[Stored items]
----

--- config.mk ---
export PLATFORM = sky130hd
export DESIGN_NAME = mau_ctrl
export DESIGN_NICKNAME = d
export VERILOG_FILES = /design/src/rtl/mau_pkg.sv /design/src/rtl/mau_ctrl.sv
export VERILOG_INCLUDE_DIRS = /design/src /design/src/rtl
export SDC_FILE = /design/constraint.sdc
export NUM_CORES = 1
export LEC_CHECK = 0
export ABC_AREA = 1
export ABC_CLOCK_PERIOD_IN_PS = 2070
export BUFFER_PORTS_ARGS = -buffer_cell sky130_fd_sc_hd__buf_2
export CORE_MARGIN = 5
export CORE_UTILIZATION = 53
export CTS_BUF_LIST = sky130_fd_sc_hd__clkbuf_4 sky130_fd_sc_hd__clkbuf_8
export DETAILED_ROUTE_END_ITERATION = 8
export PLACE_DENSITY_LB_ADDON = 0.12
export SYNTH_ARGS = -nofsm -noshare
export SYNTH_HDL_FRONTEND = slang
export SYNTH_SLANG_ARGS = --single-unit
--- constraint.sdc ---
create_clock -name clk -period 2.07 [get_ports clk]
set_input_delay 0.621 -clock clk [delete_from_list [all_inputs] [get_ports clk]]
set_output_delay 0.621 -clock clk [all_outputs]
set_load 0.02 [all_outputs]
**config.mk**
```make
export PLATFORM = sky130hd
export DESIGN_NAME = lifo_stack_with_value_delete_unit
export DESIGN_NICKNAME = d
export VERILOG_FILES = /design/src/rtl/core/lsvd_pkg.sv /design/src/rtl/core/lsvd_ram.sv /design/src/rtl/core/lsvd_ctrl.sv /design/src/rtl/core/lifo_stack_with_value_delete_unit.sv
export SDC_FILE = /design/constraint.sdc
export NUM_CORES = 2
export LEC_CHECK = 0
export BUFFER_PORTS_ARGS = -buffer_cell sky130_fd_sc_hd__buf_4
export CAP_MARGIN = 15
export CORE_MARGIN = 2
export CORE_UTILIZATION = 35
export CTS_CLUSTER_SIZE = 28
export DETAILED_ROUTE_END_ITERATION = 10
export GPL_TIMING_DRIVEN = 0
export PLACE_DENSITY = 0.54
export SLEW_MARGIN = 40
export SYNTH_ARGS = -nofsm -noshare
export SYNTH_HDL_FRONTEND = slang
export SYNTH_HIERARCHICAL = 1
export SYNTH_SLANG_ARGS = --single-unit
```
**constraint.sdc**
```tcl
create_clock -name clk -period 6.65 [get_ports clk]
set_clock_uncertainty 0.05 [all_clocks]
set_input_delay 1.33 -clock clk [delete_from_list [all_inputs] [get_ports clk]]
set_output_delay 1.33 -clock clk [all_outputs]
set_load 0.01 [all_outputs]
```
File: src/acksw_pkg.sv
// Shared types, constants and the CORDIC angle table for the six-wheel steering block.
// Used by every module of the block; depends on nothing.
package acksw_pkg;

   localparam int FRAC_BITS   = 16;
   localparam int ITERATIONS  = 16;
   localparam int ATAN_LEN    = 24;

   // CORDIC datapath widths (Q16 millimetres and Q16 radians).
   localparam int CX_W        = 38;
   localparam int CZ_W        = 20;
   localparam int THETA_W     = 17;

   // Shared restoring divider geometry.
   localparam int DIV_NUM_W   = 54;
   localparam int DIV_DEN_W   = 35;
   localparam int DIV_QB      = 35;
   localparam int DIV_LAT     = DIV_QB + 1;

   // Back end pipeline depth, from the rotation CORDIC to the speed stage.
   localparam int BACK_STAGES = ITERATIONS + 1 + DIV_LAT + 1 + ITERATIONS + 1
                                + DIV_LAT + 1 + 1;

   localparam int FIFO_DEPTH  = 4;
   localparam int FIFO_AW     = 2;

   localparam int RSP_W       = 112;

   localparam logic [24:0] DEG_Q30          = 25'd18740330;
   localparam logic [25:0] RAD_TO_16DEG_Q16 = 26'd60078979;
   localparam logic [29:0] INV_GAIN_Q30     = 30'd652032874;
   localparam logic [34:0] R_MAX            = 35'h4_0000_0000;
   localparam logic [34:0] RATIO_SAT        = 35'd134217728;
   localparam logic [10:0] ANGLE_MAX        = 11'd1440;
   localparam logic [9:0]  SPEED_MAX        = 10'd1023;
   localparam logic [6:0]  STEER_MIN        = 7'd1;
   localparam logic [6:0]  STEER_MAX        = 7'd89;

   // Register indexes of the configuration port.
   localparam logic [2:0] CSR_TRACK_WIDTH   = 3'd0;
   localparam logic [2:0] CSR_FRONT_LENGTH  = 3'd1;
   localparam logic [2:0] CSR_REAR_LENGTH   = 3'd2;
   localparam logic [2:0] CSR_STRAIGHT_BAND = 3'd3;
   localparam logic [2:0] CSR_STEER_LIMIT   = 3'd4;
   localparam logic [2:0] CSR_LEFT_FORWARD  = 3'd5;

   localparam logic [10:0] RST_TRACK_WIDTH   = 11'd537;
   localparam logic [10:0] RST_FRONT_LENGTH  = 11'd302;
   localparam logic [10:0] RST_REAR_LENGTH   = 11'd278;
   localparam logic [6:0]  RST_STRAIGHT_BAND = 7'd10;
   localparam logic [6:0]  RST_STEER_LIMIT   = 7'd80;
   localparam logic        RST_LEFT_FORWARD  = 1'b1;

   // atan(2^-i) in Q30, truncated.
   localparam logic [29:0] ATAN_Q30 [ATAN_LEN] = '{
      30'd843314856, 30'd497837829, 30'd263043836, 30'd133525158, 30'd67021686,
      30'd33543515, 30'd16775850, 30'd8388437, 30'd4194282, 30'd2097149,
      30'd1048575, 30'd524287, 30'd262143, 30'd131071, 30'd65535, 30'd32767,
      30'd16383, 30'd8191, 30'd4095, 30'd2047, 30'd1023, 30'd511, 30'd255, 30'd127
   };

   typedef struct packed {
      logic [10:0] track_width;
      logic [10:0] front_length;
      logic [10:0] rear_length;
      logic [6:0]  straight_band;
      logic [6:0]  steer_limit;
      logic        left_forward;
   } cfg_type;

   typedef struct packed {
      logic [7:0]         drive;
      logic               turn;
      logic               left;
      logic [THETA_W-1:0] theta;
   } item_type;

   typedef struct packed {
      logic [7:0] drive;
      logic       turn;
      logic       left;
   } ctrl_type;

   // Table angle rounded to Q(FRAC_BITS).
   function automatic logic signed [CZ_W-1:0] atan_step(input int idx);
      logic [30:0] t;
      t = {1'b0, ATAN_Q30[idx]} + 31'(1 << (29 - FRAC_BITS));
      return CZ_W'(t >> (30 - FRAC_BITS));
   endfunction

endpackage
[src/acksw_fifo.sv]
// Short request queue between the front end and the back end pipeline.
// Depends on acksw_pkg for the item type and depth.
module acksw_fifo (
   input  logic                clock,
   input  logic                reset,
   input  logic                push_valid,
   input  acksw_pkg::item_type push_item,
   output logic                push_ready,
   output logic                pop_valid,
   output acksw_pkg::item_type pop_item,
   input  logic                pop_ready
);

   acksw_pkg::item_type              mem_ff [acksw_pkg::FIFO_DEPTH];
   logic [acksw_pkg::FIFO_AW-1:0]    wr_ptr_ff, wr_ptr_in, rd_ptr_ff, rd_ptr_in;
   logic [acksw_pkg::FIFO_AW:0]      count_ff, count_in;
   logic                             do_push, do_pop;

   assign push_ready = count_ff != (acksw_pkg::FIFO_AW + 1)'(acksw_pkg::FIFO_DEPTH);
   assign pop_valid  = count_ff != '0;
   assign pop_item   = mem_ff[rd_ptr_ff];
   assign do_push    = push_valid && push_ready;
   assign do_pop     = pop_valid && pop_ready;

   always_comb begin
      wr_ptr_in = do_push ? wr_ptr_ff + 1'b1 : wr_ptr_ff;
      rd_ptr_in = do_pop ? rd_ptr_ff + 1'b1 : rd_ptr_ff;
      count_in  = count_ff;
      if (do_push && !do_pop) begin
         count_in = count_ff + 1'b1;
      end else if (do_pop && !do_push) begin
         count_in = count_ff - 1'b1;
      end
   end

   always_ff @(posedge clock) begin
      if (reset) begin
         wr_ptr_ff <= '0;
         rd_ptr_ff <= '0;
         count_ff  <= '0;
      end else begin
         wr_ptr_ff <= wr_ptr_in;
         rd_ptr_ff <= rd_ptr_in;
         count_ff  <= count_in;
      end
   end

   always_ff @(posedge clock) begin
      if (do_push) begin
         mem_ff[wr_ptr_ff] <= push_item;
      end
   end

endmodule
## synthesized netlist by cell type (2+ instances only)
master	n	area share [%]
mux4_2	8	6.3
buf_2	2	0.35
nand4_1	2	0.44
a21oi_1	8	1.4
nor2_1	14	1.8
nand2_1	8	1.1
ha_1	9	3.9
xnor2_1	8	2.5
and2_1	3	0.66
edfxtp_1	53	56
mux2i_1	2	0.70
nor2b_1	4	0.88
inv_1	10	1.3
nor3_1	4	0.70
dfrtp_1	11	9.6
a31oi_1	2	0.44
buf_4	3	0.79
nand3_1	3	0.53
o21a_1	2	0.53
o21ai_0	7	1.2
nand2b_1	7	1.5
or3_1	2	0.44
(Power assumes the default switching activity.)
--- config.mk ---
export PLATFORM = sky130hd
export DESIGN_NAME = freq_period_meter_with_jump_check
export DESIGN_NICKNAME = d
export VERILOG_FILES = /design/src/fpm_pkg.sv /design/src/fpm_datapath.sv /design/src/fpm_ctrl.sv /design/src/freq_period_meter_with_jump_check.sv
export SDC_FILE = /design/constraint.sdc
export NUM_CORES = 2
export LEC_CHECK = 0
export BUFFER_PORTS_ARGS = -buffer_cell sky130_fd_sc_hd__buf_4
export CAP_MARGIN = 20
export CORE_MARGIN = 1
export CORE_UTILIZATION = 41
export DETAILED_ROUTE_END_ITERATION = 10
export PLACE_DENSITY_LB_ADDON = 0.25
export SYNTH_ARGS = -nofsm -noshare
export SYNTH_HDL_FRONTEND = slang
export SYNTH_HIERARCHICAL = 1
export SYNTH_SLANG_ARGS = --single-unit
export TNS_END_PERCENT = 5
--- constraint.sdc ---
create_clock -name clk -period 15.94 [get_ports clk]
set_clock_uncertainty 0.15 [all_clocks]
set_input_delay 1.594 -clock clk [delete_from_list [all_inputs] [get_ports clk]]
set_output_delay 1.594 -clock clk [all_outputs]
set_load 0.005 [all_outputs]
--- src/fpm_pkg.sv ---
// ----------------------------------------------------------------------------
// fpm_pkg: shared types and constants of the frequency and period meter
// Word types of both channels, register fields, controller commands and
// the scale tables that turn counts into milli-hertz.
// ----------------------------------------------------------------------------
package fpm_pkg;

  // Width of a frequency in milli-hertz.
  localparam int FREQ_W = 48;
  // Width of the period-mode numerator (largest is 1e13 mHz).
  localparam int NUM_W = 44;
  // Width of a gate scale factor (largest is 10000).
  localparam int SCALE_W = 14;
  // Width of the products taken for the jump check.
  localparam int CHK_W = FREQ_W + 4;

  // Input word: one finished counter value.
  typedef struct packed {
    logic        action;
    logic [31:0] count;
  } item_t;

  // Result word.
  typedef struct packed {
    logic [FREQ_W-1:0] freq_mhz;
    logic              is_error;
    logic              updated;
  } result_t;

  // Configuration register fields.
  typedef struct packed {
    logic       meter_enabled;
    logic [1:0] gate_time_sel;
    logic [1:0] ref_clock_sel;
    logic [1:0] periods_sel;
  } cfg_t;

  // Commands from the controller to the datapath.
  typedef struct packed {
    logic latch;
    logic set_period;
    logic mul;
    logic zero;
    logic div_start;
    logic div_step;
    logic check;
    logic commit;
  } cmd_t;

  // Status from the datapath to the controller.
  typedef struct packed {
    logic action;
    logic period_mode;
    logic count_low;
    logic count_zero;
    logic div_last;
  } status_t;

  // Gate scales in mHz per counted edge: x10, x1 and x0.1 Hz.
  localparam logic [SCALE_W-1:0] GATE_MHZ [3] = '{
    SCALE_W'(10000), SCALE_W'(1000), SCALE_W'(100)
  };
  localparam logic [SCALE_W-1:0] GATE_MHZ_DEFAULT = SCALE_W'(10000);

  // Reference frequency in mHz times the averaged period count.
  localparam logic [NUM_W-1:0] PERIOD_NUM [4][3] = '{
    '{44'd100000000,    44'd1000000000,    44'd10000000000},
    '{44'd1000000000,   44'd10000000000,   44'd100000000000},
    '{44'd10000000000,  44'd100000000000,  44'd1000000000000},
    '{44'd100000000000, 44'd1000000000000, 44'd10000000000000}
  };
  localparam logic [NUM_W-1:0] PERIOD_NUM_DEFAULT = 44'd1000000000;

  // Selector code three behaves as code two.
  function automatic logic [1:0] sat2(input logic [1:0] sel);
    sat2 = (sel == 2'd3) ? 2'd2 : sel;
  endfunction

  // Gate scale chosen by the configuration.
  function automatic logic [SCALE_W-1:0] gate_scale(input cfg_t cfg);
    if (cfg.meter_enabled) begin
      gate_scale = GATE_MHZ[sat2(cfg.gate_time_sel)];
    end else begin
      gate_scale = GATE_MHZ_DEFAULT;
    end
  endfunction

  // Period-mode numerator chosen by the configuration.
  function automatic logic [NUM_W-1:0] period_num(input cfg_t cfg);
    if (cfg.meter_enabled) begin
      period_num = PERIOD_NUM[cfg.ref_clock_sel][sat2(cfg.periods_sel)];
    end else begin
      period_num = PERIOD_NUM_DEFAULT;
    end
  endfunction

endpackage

----

_Exercise objective_. All that is wanted is a faithful reproduction of the line above with "localparam int DIV_NUM_W", the line with "localparam int BACK_STAGES", and every line in between.

_Response to the task_.
   localparam int DIV_NUM_W   = 54;
   localparam int DIV_DEN_W   = 35;
   localparam int DIV_QB      = 35;
   localparam int DIV_LAT     = DIV_QB + 1;

   // Back end pipeline depth, from the rotation CORDIC to the speed stage.
   localparam int BACK_STAGES = ITERATIONS + 1 + DIV_LAT + 1 + ITERATIONS + 1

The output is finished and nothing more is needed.